# Opinion Amplificador digital SYNQ 3k6



## capitanp (Ene 6, 2013)

Hola Colegas, estoy por adquirir este Amplificador clase D marca SYNQ 3k6 con estas especificaciones

Amplificador de potencia digital de alta eficiencia en 1U de rack y 5 kg de peso. Protección contra sobrecarga, cortocircuito, DC, temperatura y alta frecuencia. Limitadores de señal y corriente. Entradas y salidas balanceadas combo XLR/Jack 6,3mm. Salidas Speakon para L, R y Bridge.

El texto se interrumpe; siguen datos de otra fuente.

`config.mk`:
```
export PLATFORM = sky130hd
export DESIGN_NAME = DebugRenderer
export DESIGN_NICKNAME = d
export VERILOG_FILES = /design/src/verilog/RenderPkg.sv /design/src/verilog/DebugCore.sv /design/src/verilog/DebugRenderer.sv /design/src/verilog/FrameWriter.sv /design/src/verilog/PixelScanner.sv
export VERILOG_INCLUDE_DIRS = /design/src /design/src/include
export SDC_FILE = /design/constraint.sdc
export NUM_CORES = 1
export LEC_CHECK = 0
export ABC_AREA = 1
export BUFFER_PORTS_ARGS = -buffer_cell sky130_fd_sc_hd__buf_2
export CAP_MARGIN = 20
export CORE_UTILIZATION = 50
export CTS_BUF_LIST = sky130_fd_sc_hd__clkbuf_8
export CTS_CLUSTER_SIZE = 28
export DETAILED_ROUTE_END_ITERATION = 6
export PLACE_DENSITY_LB_ADDON = 0.12
export SYNTH_ARGS = -nofsm -noshare
export SYNTH_HDL_FRONTEND = slang
export SYNTH_SLANG_ARGS = --single-unit
```
`constraint.sdc`:
```
create_clock -name clk -period 2.3 [get_ports clk]
set_clock_uncertainty 0.15 [all_clocks]
set_input_delay 0.115 -clock clk [delete_from_list [all_inputs] [get_ports clk]]
set_output_delay 0.115 -clock clk [all_outputs]
set_load 0.02 [all_outputs]
```
`src/include/render_config.svh`:
```
// Build-time settings of the debug shading path
// Screen size, bus widths and the checkerboard control bits

`ifndef RENDER_CONFIG_SVH
`define RENDER_CONFIG_SVH

// ---------------------------------------------------------------------------
// Screen
// ---------------------------------------------------------------------------

// Default frame size in pixels
`define RENDER_WIDTH 64
`define RENDER_HEIGHT 48

// ---------------------------------------------------------------------------
// Bus widths
// ---------------------------------------------------------------------------

// One pixel coordinate
`define RENDER_COORD_BITS 10

// Framebuffer word address
`define RENDER_ADDR_BITS 20

// ---------------------------------------------------------------------------
// Debug pattern
// ---------------------------------------------------------------------------

// Coordinate bit that picks the checker tile, so tiles are 16 pixels wide
`define RENDER_TILE_BIT 4

// Frame counter bit that swaps the palette, every 64 frames
`define RENDER_BLINK_BIT 6

`endif

```
`src/verilog/RenderPkg.sv`:
```
// Shared types of the debug shading path
// Coordinate, color, address and frame count vectors, core FSM states
// and a helper that builds a 24-bit color

`default_nettype none

`include "render_config.svh"

package RenderPkg;

    // -----------------------------------------------------------------------
    // Vector types
    // -----------------------------------------------------------------------

    // One screen coordinate
    typedef logic [`RENDER_COORD_BITS-1:0] pixelCoord_t;

    // Red in [23:16], green in [15:8], blue in [7:0]
    typedef logic [23:0] rgb8_t;

    // Framebuffer color, 5 bits red, 6 green, 5 blue
    typedef logic [15:0] rgb565_t;

    // Framebuffer word address
    typedef logic [`RENDER_ADDR_BITS-1:0] fbAddr_t;

    typedef logic [15:0] frameCount_t;

    // -----------------------------------------------------------------------
    // Debug core FSM
    // -----------------------------------------------------------------------

    typedef enum logic [1:0] {
        DCS_Init,
        DCS_Render,
        DCS_Done
    } debugCoreState_t;

    // Pack three channel bytes into one color word
    function automatic rgb8_t makeRgb8(
        input logic [7:0] red,
        input logic [7:0] green,
        input logic [7:0] blue
    );
        return {red, green, blue};
    endfunction

endpackage

`default_nettype wire
```
`src/verilog/DebugCore.sv`:
```
// Debug shading core
// Three-state FSM that replaces the real shader with a checkerboard
// whose palette flips with a bit of the frame counter

`timescale 1ns/10ps
`default_nettype none

`include "render_config.svh"

module DebugCore (
    input  logic                   clk,
    input  logic                   resetn,
    input  logic                   addInput,
    input  RenderPkg::pixelCoord_t inputX,
    input  RenderPkg::pixelCoord_t inputY,
    input  RenderPkg::frameCount_t frameCounter,
    output logic                   fifoFull,
    output logic                   valid,
    output RenderPkg::pixelCoord_t shadeX,
    output RenderPkg::pixelCoord_t shadeY,
    output RenderPkg::rgb8_t       shadeColor
);

    import RenderPkg::*;

    debugCoreState_t state;

    pixelCoord_t latchedX;
    pixelCoord_t latchedY;
    logic        tileOdd;
    logic        blink;
    rgb8_t       tileColor;

    // ------------------------------------------------------------------------
    // Checkerboard color
    // ------------------------------------------------------------------------

    always_comb begin
        tileOdd = latchedX[`RENDER_TILE_BIT] ^ latchedY[`RENDER_TILE_BIT];
        blink   = frameCounter[`RENDER_BLINK_BIT];
        if (blink) begin
            // Red and green palette
            tileColor = tileOdd ? makeRgb8(8'd255, 8'd0, 8'd0)
                                : makeRgb8(8'd0, 8'd255, 8'd0);
        end else begin
            // Yellow and cyan palette
            tileColor = tileOdd ? makeRgb8(8'd255, 8'd255, 8'd0)
                                : makeRgb8(8'd0, 8'd255, 8'd255);
        end
    end

    // ------------------------------------------------------------------------
    // FSM
    // ------------------------------------------------------------------------

    always_ff @(posedge clk or negedge resetn) begin
        if (!resetn) begin
            state    <= DCS_Init;
            fifoFull <= 1'b0;
            valid    <= 1'b0;
        end else begin
            case (state)
                DCS_Init: begin
                    if (addInput) begin
                        fifoFull <= 1'b1;
                        state    <= DCS_Render;
                    end
                end
                DCS_Render: begin
                    valid <= 1'b1;
                    state <= DCS_Done;
                end
                DCS_Done: begin
                    valid    <= 1'b0;
                    fifoFull <= 1'b0;
                    state    <= DCS_Init;
                end
                default: begin
                    valid    <= 1'b0;
                    fifoFull <= 1'b0;
                    state    <= DCS_Init;
                end
            endcase
        end
    end

    // Sample capture and shaded result
    always_ff @(posedge clk) begin
        if (state == DCS_Init && addInput) begin
            latchedX <= inputX;
            latchedY <= inputY;
        end
        if (state == DCS_Render) begin
            shadeX     <= latchedX;
            shadeY     <= latchedY;
            shadeColor <= tileColor;
        end
    end

    // A sample offered outside Init would be dropped
    assert property (@(posedge clk) disable iff (!resetn)
        addInput |-> (state == DCS_Init))
        else $error("DebugCore: addInput while a sample is still being shaded");

endmodule

`default_nettype wire

```
`src/verilog/DebugRenderer.sv`:
```
// Top of the debug shading path
// Pixel scanner feeding the debug core, whose results go to the
// framebuffer writer

`timescale 1ns/10ps
`default_nettype none

`include "render_config.svh"

module DebugRenderer #(
    parameter int ScreenWidth  = `RENDER_WIDTH,
    parameter int ScreenHeight = `RENDER_HEIGHT
) (
    input  logic                   clk,
    input  logic                   resetn,
    input  logic                   start,
    output logic                   fbWrite,
    output RenderPkg::fbAddr_t     fbAddr,
    output RenderPkg::rgb565_t     fbData,
    output logic                   frameDone,
    output RenderPkg::frameCount_t frameCounter,
    output logic                   busy
);

    import RenderPkg::*;

    // Scanner to core
    logic        addInput;
    pixelCoord_t sampleX;
    pixelCoord_t sampleY;

    // Core to writer
    logic        shadeValid;
    pixelCoord_t shadeX;
    pixelCoord_t shadeY;
    rgb8_t       shadeColor;

    // ------------------------------------------------------------------------
    // Blocks
    // ------------------------------------------------------------------------

    PixelScanner #(
        .ScreenWidth (ScreenWidth),
        .ScreenHeight(ScreenHeight)
    ) scanner (
        .clk         (clk),
        .resetn      (resetn),
        .start       (start),
        .shadeValid  (shadeValid),
        .addInput    (addInput),
        .sampleX     (sampleX),
        .sampleY     (sampleY),
        .frameCounter(frameCounter),
        .frameDone   (frameDone),
        // Busy is reported from the core, not the scanner
        .scanning    ()
    );

    DebugCore core (
        .clk         (clk),
        .resetn      (resetn),
        .addInput    (addInput),
        .inputX      (sampleX),
        .inputY      (sampleY),
        .frameCounter(frameCounter),
        .fifoFull    (busy),
        .valid       (shadeValid),
        .shadeX      (shadeX),
        .shadeY      (shadeY),
        .shadeColor  (shadeColor)
    );

    FrameWriter #(
        .ScreenWidth (ScreenWidth),
        .ScreenHeight(ScreenHeight)
    ) writer (
        .clk       (clk),
        .resetn    (resetn),
        .shadeValid(shadeValid),
        .shadeX    (shadeX),
        .shadeY    (shadeY),
        .shadeColor(shadeColor),
        .fbWrite   (fbWrite),
        .fbAddr    (fbAddr),
        .fbData    (fbData)
    );

endmodule

`default_nettype wire

```
`src/verilog/FrameWriter.sv`:
```
// Framebuffer write stage
// Linear address from the pixel position and RGB565 packing of the
// shaded color, registered with the write strobe

`timescale 1ns/10ps
`default_nettype none

`include "render_config.svh"

module FrameWriter #(
    parameter int ScreenWidth  = `RENDER_WIDTH,
    parameter int ScreenHeight = `RENDER_HEIGHT
) (
    input  logic                   clk,
    input  logic                   resetn,
    input  logic                   shadeValid,
    input  RenderPkg::pixelCoord_t shadeX,
    input  RenderPkg::pixelCoord_t shadeY,
    input  RenderPkg::rgb8_t       shadeColor,
    output logic                   fbWrite,
    output RenderPkg::fbAddr_t     fbAddr,
    output RenderPkg::rgb565_t     fbData
);

    import RenderPkg::*;

    localparam fbAddr_t PixelCount = fbAddr_t'(ScreenWidth * ScreenHeight);

    fbAddr_t pixelAddr;
    rgb565_t packedColor;

    // ------------------------------------------------------------------------
    // Address and color
    // ------------------------------------------------------------------------

    // Row-major layout, one word per pixel
    assign pixelAddr = fbAddr_t'(shadeY) * fbAddr_t'(ScreenWidth) + fbAddr_t'(shadeX);

    // Keep the top bits of each channel
    assign packedColor = {shadeColor[23:19], shadeColor[15:10], shadeColor[7:3]};

    // ------------------------------------------------------------------------
    // Output registers
    // ------------------------------------------------------------------------

    always_ff @(posedge clk or negedge resetn) begin
        if (!resetn) begin
            fbWrite <= 1'b0;
        end else begin
            fbWrite <= shadeValid;
        end
    end

    always_ff @(posedge clk) begin
        if (shadeValid) begin
            fbAddr <= pixelAddr;
            fbData <= packedColor;
        end
    end

    // The scanner must never hand out a position outside the screen
    assert property (@(posedge clk) disable iff (!resetn)
        fbWrite |-> (fbAddr < PixelCount))
        else $error("FrameWriter: address %0d beyond the framebuffer", fbAddr);

endmodule

`default_nettype wire

```
`src/verilog/PixelScanner.sv`:
```
// Frame walker for the debug renderer
// Hands out one surface sample per finished shade in row-major order
// and counts completed frames

`timescale 1ns/10ps
`default_nettype none

`include "render_config.svh"

module PixelScanner #(
    parameter int ScreenWidth  = `RENDER_WIDTH,
    parameter int ScreenHeight = `RENDER_HEIGHT
) (
    input  logic                   clk,
    input  logic                   resetn,
    input  logic                   start,
    input  logic                   shadeValid,
    output logic                   addInput,
    output RenderPkg::pixelCoord_t sampleX,
    output RenderPkg::pixelCoord_t sampleY,
    output RenderPkg::frameCount_t frameCounter,
    output logic                   frameDone,
    output logic                   scanning
);

    import RenderPkg::*;

    localparam pixelCoord_t LastX = pixelCoord_t'(ScreenWidth - 1);
    localparam pixelCoord_t LastY = pixelCoord_t'(ScreenHeight - 1);

    logic lastPixel;

    // Sample currently in the core is the bottom right corner
    assign lastPixel = (sampleX == LastX) && (sampleY == LastY);

    // ------------------------------------------------------------------------
    // Walk control
    // ------------------------------------------------------------------------

    always_ff @(posedge clk or negedge resetn) begin
        if (!resetn) begin
            scanning     <= 1'b0;
            addInput     <= 1'b0;
            frameDone    <= 1'b0;
            sampleX      <= '0;
            sampleY      <= '0;
            frameCounter <= '0;
        end else begin
            addInput  <= 1'b0;
            frameDone <= 1'b0;
            if (!scanning) begin
                // start is only honored between frames
                if (start) begin
                    scanning <= 1'b1;
                    addInput <= 1'b1;
                    sampleX  <= '0;
                    sampleY  <= '0;
                end
            end else if (shadeValid) begin
                if (lastPixel) begin
                    scanning     <= 1'b0;
                    frameDone    <= 1'b1;
                    frameCounter <= frameCounter + 1'b1;
                end else begin
                    addInput <= 1'b1;
                    if (sampleX == LastX) begin
                        sampleX <= '0;
                        sampleY <= sampleY + 1'b1;
                    end else begin
                        sampleX <= sampleX + 1'b1;
                    end
                end
            end
        end
    end

    // One sample in flight at a time, the core answers before the next one
    assert property (@(posedge clk) disable iff (!resetn)
        addInput |=> (!addInput until_with shadeValid))
        else $error("PixelScanner: addInput issued while a sample is outstanding");

endmodule

`default_nettype wire

```
==> results of run 1 <==
## state kept, by name, summed over array words and instances, names as in the netlist
register and count:
writer.fbAddr 17, scanner.frameCounter 16, core.latchedX 10, core.latchedY 10, core.shadeX 10, core.shadeY 10, scanner.sampleX 10, scanner.sampleY 10
core.shadeColor 3, writer.fbData 3, core.state 2, core.fifoFull 1, core.valid 1, scanner.addInput 1, scanner.frameDone 1, scanner.scanning 1
writer.fbWrite 1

Filtro subsónico a 30 Hz selectable.
Potencia RMS por canal
1050W @ 8 ohms
1800W @ 4 ohms
3600W bridge @ 8 ohms

La verdad la marca es nueva y digital... me gustaria la opinion si alguien las probo dejo unas fotos que parecen bastante descentes 

Cuando la tenga veo si hago algun review con algunas mediciones







3k6





2k2


----------



## capitanp (Mar 15, 2013)

Bueno ya la tengo y las primeras pruebas son excelente, en breve voy a hacer una reseña


----------



## SKYFALL (Mar 15, 2013)

Bueno parece un gran amplificador de audio, pero es clase D a que te refrieres con que es un amplificador de audio digital? Acaso la salida de 3600W RMS en altavoz de 8Ohm la entrega en codigo binario? Cuanto te valio se ve muy compacta y muy eficiente.


----------